The First Field Army of the Chinese Communist Party was a Communist military formation in the last stages of the Chinese Civil War.
The Northwest Field Army was originally under the command of Peng Dehuai with He Long and Xi Zhongxun as political commissars, which originally operated in Shanxi, Shaanxi, and Ningxia.
On January 15, 1949, the Communist Party Central Military Commission decided to reorganise the regional armies of the PLA into four field armies.
On February 1, 1949, the joint defense military area command covering the Shaanxi, Gansu, Ningxia, Shanxi and Suiyuan provinces was renamed the Northwest Military Area Command and the Northwest Field Army was renamed the First Field Army of the PLA.
The forces in Northwest China were designated the First Field Army, with Peng Dehuai as commander and also serving as political commissar. The First Field Army was to comprise the 1st Corps Army and 2nd Corps Army, and totalled 134,000 men. After 1949, the First Field Army controlled five provinces - Shaanxi, Gansu, Qinghai, Ningxia, and Xinjiang.
Among forces associated with the Field Field Army were the First Army, Second Army, Nineteenth Army, Shaanxi Military Region, Ningxia Military Region, Qinghai Military Region, and forces in Xinjiang - the 5th Corps, and the Twenty-Second Army under Tao Zhiyue, with the 9th Corps and the 7th and 8th Cavalry Divisions.
Swaine, citing Witson, wrote in 1992 that '..most former units of the First FA were either deactivated after the Korean War, reassigned
as replacements for Korean War units associated with other field armies, or redesignated..'. Swaine goes on to say that '..The few remaining First FA combat units were transferred out of the region, to areas such as Central China or Tibet.' The best elements of the 4th Corps were reorganised as the 11th Division, which entered Tibet in 1962 and has remained there ever since. In recent years this formation has been referred to as a Highland Motorised Infantry Division.

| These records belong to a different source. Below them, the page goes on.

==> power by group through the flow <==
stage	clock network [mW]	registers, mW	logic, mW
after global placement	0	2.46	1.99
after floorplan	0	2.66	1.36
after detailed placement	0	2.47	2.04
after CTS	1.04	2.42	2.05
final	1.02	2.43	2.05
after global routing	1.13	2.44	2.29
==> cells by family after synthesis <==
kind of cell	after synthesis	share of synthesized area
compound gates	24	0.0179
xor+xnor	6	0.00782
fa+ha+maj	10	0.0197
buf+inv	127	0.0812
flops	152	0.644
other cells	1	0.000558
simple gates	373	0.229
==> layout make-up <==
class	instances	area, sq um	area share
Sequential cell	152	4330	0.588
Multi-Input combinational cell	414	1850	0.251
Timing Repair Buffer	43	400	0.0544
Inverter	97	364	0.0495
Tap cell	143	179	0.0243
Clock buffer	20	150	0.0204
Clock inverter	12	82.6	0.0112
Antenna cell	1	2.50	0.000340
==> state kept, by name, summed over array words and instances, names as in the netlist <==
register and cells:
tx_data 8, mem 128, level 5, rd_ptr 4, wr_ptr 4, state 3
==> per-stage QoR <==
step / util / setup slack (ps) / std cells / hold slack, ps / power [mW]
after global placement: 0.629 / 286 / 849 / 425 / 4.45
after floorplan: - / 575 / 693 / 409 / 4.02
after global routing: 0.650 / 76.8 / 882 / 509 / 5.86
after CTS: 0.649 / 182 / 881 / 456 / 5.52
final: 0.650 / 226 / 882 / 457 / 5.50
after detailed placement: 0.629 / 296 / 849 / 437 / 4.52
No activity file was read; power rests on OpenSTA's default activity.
<file path="config.mk">
export PLATFORM = sky130hd
export DESIGN_NAME = mem_stage_lsu
export DESIGN_NICKNAME = d
export VERILOG_FILES = /design/src/rtl/mem_stage_lsu.sv
export SDC_FILE = /design/constraint.sdc
export NUM_CORES = 1
export LEC_CHECK = 0
export ABC_AREA = 1
export BUFFER_PORTS_ARGS = -buffer_cell sky130_fd_sc_hd__buf_2
export CAP_MARGIN = 20
export CORE_MARGIN = 2
export CORE_UTILIZATION = 35
export CTS_CLUSTER_SIZE = 25
export DETAILED_ROUTE_END_ITERATION = 8
export GPL_TIMING_DRIVEN = 0
export HOLD_SLACK_MARGIN = 0.12
export MAX_ROUTING_LAYER = met4
export SLEW_MARGIN = 30
export SYNTH_ARGS = -nofsm -noshare
export SYNTH_HDL_FRONTEND = slang
export SYNTH_SLANG_ARGS = --single-unit
</file>
<file path="constraint.sdc">
create_clock -name clk -period 2.29 [get_ports clk]
set_input_delay 0.1145 -clock clk [delete_from_list [all_inputs] [get_ports clk]]
set_output_delay 0.1145 -clock clk [all_outputs]
set_load 0.01 [all_outputs]
</file>
===== src/rtl/fir_in_seq.sv =====
// Input sequencer for the FIR stage: queues samples, streams one per cycle, and packs
// coefficient words into a burst that never overlaps sample traffic.
module fir_in_seq #(
   parameter int DATA_W     = 6,
   parameter int FIFO_DEPTH = 4,
   parameter int COEF_WORDS = 3
) (
   input  logic        clk,
   input  logic        reset,
   fir_in_seq_if.slave bus,
   output logic        ovf,
   output logic        coef_err
);
   localparam int PTR_W = (FIFO_DEPTH > 1) ? $clog2(FIFO_DEPTH) : 1;
   localparam int CNT_W = $clog2(FIFO_DEPTH) + 1;
   localparam int CC_W  = $clog2(COEF_WORDS + 1);
   localparam int IX_W  = (COEF_WORDS > 1) ? $clog2(COEF_WORDS) : 1;

   typedef enum logic [2:0] {
      ST_STREAM,
      ST_COLLECT,
      ST_DRAIN,
      ST_ISSUE,
      ST_GAP
   } state_t;

   state_t state, state_nxt;

   logic [DATA_W-1:0] fifo_mem [FIFO_DEPTH];
   logic [PTR_W-1:0]  wr_ptr, rd_ptr;
   logic [CNT_W-1:0]  fifo_cnt, fifo_cnt_nxt;
   logic [DATA_W-1:0] coef_mem [COEF_WORDS];
   logic [CC_W-1:0]   coef_cnt;
   logic [IX_W-1:0]   issue_idx;

   logic accepting, fifo_full, fifo_empty;
   logic push, pop, coef_take, abort, last_coef, last_issue;

   // NOTE: every signal written here gets a value on every path, so no latch is inferred.
   always_comb begin
      accepting      = (state == ST_STREAM) || (state == ST_COLLECT);
      fifo_full      = (fifo_cnt == CNT_W'(FIFO_DEPTH));
      fifo_empty     = (fifo_cnt == '0);
      bus.host_ready = reset && accepting && !fifo_full;
      push           = bus.host_valid && bus.host_ready && !bus.host_mode;
      coef_take      = bus.host_valid && bus.host_ready && bus.host_mode;
      abort          = push && (state == ST_COLLECT);
      pop            = ((state == ST_STREAM) || (state == ST_DRAIN)) && !fifo_empty;
      fifo_cnt_nxt   = fifo_cnt + CNT_W'(push) - CNT_W'(pop);
      last_coef      = coef_take && (coef_cnt == CC_W'(COEF_WORDS - 1));
      last_issue     = (issue_idx == IX_W'(COEF_WORDS - 1));
   end

   always_comb begin
      state_nxt = state;
      unique case (state)
         ST_STREAM, ST_COLLECT: begin
            if (abort)          state_nxt = ST_STREAM;
            else if (last_coef) state_nxt = (fifo_cnt_nxt == '0) ? ST_ISSUE : ST_DRAIN;
            else if (coef_take) state_nxt = ST_COLLECT;
         end
         ST_DRAIN: if (fifo_cnt_nxt == '0) state_nxt = ST_ISSUE;
         ST_ISSUE: if (last_issue) state_nxt = ST_GAP;
         ST_GAP:   state_nxt = ST_STREAM;
         default:  state_nxt = ST_STREAM;
      endcase
   end

   // NOTE: state is updated with non-blocking assignments so all flops see pre-edge values.
   always_ff @(posedge clk or negedge reset) begin
      if (!reset) state <= ST_STREAM;
      else        state <= state_nxt;
   end

   always_ff @(posedge clk or negedge reset) begin
      if (!reset) begin
         wr_ptr   <= '0;
         rd_ptr   <= '0;
         fifo_cnt <= '0;
      end else begin
         if (push) wr_ptr <= wr_ptr + 1'b1;
         if (pop)  rd_ptr <= rd_ptr + 1'b1;
         fifo_cnt <= fifo_cnt_nxt;
      end
   end

   // NOTE: storage arrays are not reset; pointers and counts decide which entries are live.
   always_ff @(posedge clk) begin
      if (push)      fifo_mem[wr_ptr] <= bus.host_data;
      if (coef_take) coef_mem[coef_cnt[IX_W-1:0]] <= bus.host_data;
   end

   always_ff @(posedge clk or negedge reset) begin
      if (!reset) begin
         coef_cnt  <= '0;
         issue_idx <= '0;
      end else begin
         if (abort)                coef_cnt <= '0;
         else if (coef_take)       coef_cnt <= coef_cnt + 1'b1;
         else if (state == ST_GAP) coef_cnt <= '0;
         if (state == ST_ISSUE) issue_idx <= last_issue ? '0 : issue_idx + 1'b1;
      end
   end

   // FIR-facing registers: a pop and a burst cycle can never coincide.
   always_ff @(posedge clk or negedge reset) begin
      if (!reset) begin
         bus.fir_tdata      <= '0;
         bus.fir_tvalid     <= 1'b0;
         bus.fir_set_coeffs <= 1'b0;
         ovf                <= 1'b0;
         coef_err           <= 1'b0;
      end else begin
         bus.fir_tvalid     <= pop;
         bus.fir_set_coeffs <= (state == ST_ISSUE);
         if (pop)                    bus.fir_tdata <= fifo_mem[rd_ptr];
         else if (state == ST_ISSUE) bus.fir_tdata <= coef_mem[issue_idx];
         if (bus.host_valid && !bus.host_mode && accepting && fifo_full) ovf <= 1'b1;
         if (abort) coef_err <= 1'b1;
      end
   end
endmodule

William Witson argued, in his pathbreaking work on PLA factions, The Chinese High Command, that personal relationships within the five 'field army systems' '..served as the foundations for a geographically based pattern of factional affiliations within the overall structure of communist power.' Swaine, writing in 1992, noted that these relationships had deteriorated significantly. Swaine argued that few senior military leaders from the 'First Field Army system', as he put it, survived by 1992.